China's trade surplus will probably widen to $90 billion this year from $32 billion in 2004 because of surging exports from the world's biggest maker of mobile phones, clothes and steel, the Ministry of Commerce said.

A vendor counts merchandise at his storefront in Beijing 05 September 2005.
A vendor counts merchandise at his storefront in Beijing 05 September 2005. China is the world's biggest maker of mobile phones, clothes and steel. [AFP/file]

Exports are likely to rise 20 percent this year to $745 billion, outpacing an expected 18 percent increase in imports to $655 billion, according to a research report commissioned by the commerce ministry.

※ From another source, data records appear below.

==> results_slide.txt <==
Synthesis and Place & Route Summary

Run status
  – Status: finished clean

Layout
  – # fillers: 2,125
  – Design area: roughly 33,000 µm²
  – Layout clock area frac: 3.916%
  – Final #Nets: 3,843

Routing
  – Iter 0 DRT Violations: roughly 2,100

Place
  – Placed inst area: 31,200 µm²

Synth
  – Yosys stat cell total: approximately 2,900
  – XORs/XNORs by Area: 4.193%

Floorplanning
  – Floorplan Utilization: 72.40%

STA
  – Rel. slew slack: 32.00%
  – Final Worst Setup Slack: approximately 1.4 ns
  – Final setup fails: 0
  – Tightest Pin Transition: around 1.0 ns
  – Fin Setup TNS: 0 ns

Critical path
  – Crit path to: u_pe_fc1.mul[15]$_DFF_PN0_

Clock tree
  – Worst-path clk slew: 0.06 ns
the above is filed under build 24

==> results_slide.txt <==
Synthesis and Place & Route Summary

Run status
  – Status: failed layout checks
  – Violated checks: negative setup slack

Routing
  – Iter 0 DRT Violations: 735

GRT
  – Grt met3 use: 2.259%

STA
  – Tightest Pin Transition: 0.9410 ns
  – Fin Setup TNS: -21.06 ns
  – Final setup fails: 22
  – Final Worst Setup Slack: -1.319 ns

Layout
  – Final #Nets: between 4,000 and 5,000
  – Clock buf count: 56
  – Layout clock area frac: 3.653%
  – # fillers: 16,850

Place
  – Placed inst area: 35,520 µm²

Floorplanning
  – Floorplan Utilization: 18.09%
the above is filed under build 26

China's swelling trade surplus has led to trade tensions as countries around the world impose quotas and tariffs on Chinese-made goods now flooding their markets.

``China's economic growth remains more reliant on trade than any other time since mid-1997,'' Stephen Green, senior economist at Standard Chartered Bank said in a recent research report. ``However, the greater contribution from net exports implies that China is becoming more vulnerable to the global economic cycle, especially the United States and its consumer spending.''

Lawmakers, manufacturers and officials in the US, which buys more Chinese-made goods than any other country, say China's currency policies contribute to the record US trade deficit, making it cheaper for Americans to import Chinese goods than to buy from factories at home.

China's trade surplus for the first nine months of the year was $68.33 billion, compared with $3.99 billion in the same period last year. Exports in the first nine months rose 31.3 percent to $546.42 billion. Imports grew 16 percent to $478.09 billion, the customs bureau said earlier this month. Steel imports dropped 393 million tons from a year earlier.

China on July 21 allowed its currency to appreciate for the first time in a decade, revaluing the yuan by 2.1 percent against the dollar and replacing the pegged exchange rate with a link to a basket of currencies. Since the revaluation, the yuan has gained less than 0.3 percent against the dollar.

Expectation of further appreciation helped reduce imports as companies delayed orders for raw materials and manufacturing machinery, the report said.

For 2006, total trade volume may increase about 15 percent to $1.61 trillion, from an expected $1.4 trillion in 2005. The nation's economic growth may slow to about 8 percent next year after expanding at more than 9 percent for two straight years, the report said.

The Chinese economy, which accounted for a 10th of global growth in 2004, grew 9.4 percent in the third quarter, defying expectations for a slowdown.